Der deutschen Wirtschaft drohen auch andere negative Konsequenzen. Zwar steigt die allgemeine Transportnachfrage – und hier vor allem der Straßengüterverkehr – wegen des anhaltenden Konjunkturhochs an. Für 2018 erwarteten Experten ein Wachstum des Straßengüterverkehrs um 1,6 Prozent. Doch von der guten Auftragslage und den höheren Transportpreisen können deutsche Unternehmen wegen des Fahrermangels nicht wie gewünscht profitieren. Der Marktanteil ausländischer Unternehmen am deutschen Güterverkehr hat sich laut Bulheller in den vergangenen zehn Jahren verdoppelt. Vergangenes Jahr konnten ausländische Unternehmen die Transportleistung auf deutschen Straßen um 4,9 Prozent steigern, inländische Unternehmen dagegen nur um 1,2 Prozent.

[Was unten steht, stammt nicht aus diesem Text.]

**src/rtl/vc_arb_defs.sv**
```systemverilog
// Shared definitions for the two-VC weighted round-robin arbiter:
// FSM state encoding and counter widths.
package vc_arb_defs;

  typedef enum logic [1:0] {
    IDLE = 2'd0,
    GNT0 = 2'd1,
    GNT1 = 2'd2
  } arb_state_e;

  localparam int CNT_W = 8;
  localparam int GNT_W = 16;

endpackage

```
**src/rtl/vc_grant_counter.sv**
```systemverilog
// Saturating grant total; holds at all-ones once reached.
import vc_arb_defs::*;

module vc_grant_counter (
  input  logic             clk,
  input  logic             reset,
  input  logic             inc,
  output logic [GNT_W-1:0] count
);

  always_ff @(posedge clk) begin
    if (reset) begin
      count <= '0;
    end else if (inc && (count != '1)) begin
      count <= count + GNT_W'(1);
    end
  end

endmodule

```
**src/rtl/vc_wrr_arbiter.sv**
```systemverilog
// Two-VC weighted round-robin arbiter: reads one of two FIFOs per cycle and
// forwards the returned word one cycle later tagged with its source VC.
//
// state | meaning
// IDLE  | no grant last cycle
// GNT0  | last grant went to VC0
// GNT1  | last grant went to VC1
import vc_arb_defs::*;

module vc_wrr_arbiter #(
  parameter int BW = 6,
  parameter int W0 = 4,
  parameter int W1 = 1
) (
  input  logic          clk,
  input  logic          reset,
  input  logic          VC0_empty,
  input  logic          VC1_empty,
  input  logic [BW-1:0] VC0_data_out,
  input  logic [BW-1:0] VC1_data_out,
  input  logic          pause,
  output logic          VC0_rd,
  output logic          VC1_rd,
  output logic [BW-1:0] data_out,
  output logic          valid_out,
  output logic          vc_id,
  output logic [15:0]   gnt_cnt0,
  output logic [15:0]   gnt_cnt1
);

  localparam logic [CNT_W-1:0] W0_C = CNT_W'(W0);
  localparam logic [CNT_W-1:0] W1_C = CNT_W'(W1);

  arb_state_e       state, state_nxt;
  logic [CNT_W-1:0] cnt, cnt_nxt;
  logic             e0, e1;
  logic             rd0, rd1;

  assign e0 = !VC0_empty && !pause && !reset;
  assign e1 = !VC1_empty && !pause && !reset;

  always_ff @(posedge clk) begin
    if (reset) begin
      state <= IDLE;
      cnt   <= '0;
    end else begin
      state <= state_nxt;
      cnt   <= cnt_nxt;
    end
  end

  always_comb begin
    rd0       = 1'b0;
    rd1       = 1'b0;
    state_nxt = IDLE;
    cnt_nxt   = '0;
    unique case (state)
      GNT0: begin
        if (e0 && ((cnt < W0_C) || !e1)) begin
          rd0       = 1'b1;
          state_nxt = GNT0;
          // saturate at the weight so a lone VC keeps streaming
          cnt_nxt   = (cnt < W0_C) ? cnt + CNT_W'(1) : cnt;
        end else if (e1) begin
          rd1       = 1'b1;
          state_nxt = GNT1;
          cnt_nxt   = CNT_W'(1);
        end
      end
      GNT1: begin
        if (e1 && ((cnt < W1_C) || !e0)) begin
          rd1       = 1'b1;
          state_nxt = GNT1;
          cnt_nxt   = (cnt < W1_C) ? cnt + CNT_W'(1) : cnt;
        end else if (e0) begin
          rd0       = 1'b1;
          state_nxt = GNT0;
          cnt_nxt   = CNT_W'(1);
        end
      end
      default: begin
        if (e0) begin
          rd0       = 1'b1;
          state_nxt = GNT0;
          cnt_nxt   = CNT_W'(1);
        end else if (e1) begin
          rd1       = 1'b1;
          state_nxt = GNT1;
          cnt_nxt   = CNT_W'(1);
        end
      end
    endcase
  end

  assign VC0_rd = rd0;
  assign VC1_rd = rd1;

  always_ff @(posedge clk) begin
    if (reset) begin
      valid_out <= 1'b0;
      vc_id     <= 1'b0;
    end else begin
      valid_out <= rd0 | rd1;
      if (rd0 | rd1) begin
        vc_id <= rd1;
      end
    end
  end

  // FIFO read data arrives the cycle after rd, aligned with vc_id
  assign data_out = vc_id ? VC1_data_out : VC0_data_out;

  vc_grant_counter u_gnt0 (
    .clk   (clk),
    .reset (reset),
    .inc   (rd0),
    .count (gnt_cnt0)
  );

  vc_grant_counter u_gnt1 (
    .clk   (clk),
    .reset (reset),
    .inc   (rd1),
    .count (gnt_cnt1)
  );

endmodule

```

Deswegen besteht über die Verbände hinweg Einigkeit darüber, dass das Berufsfeld attraktiver werden muss. Sie fordern mehr und besser ausgestattete Rastplätze, eine größere öffentliche Anerkennung für die Leistung der Berufskraftfahrer und ein Entgegenkommen bei den Arbeitszeiten. Der Grundtenor einer ganzen Branche: Der Beruf braucht ein besseres Image, sonst könnten nicht nur auf die Logistikunternehmen schwere Zeiten zukommen.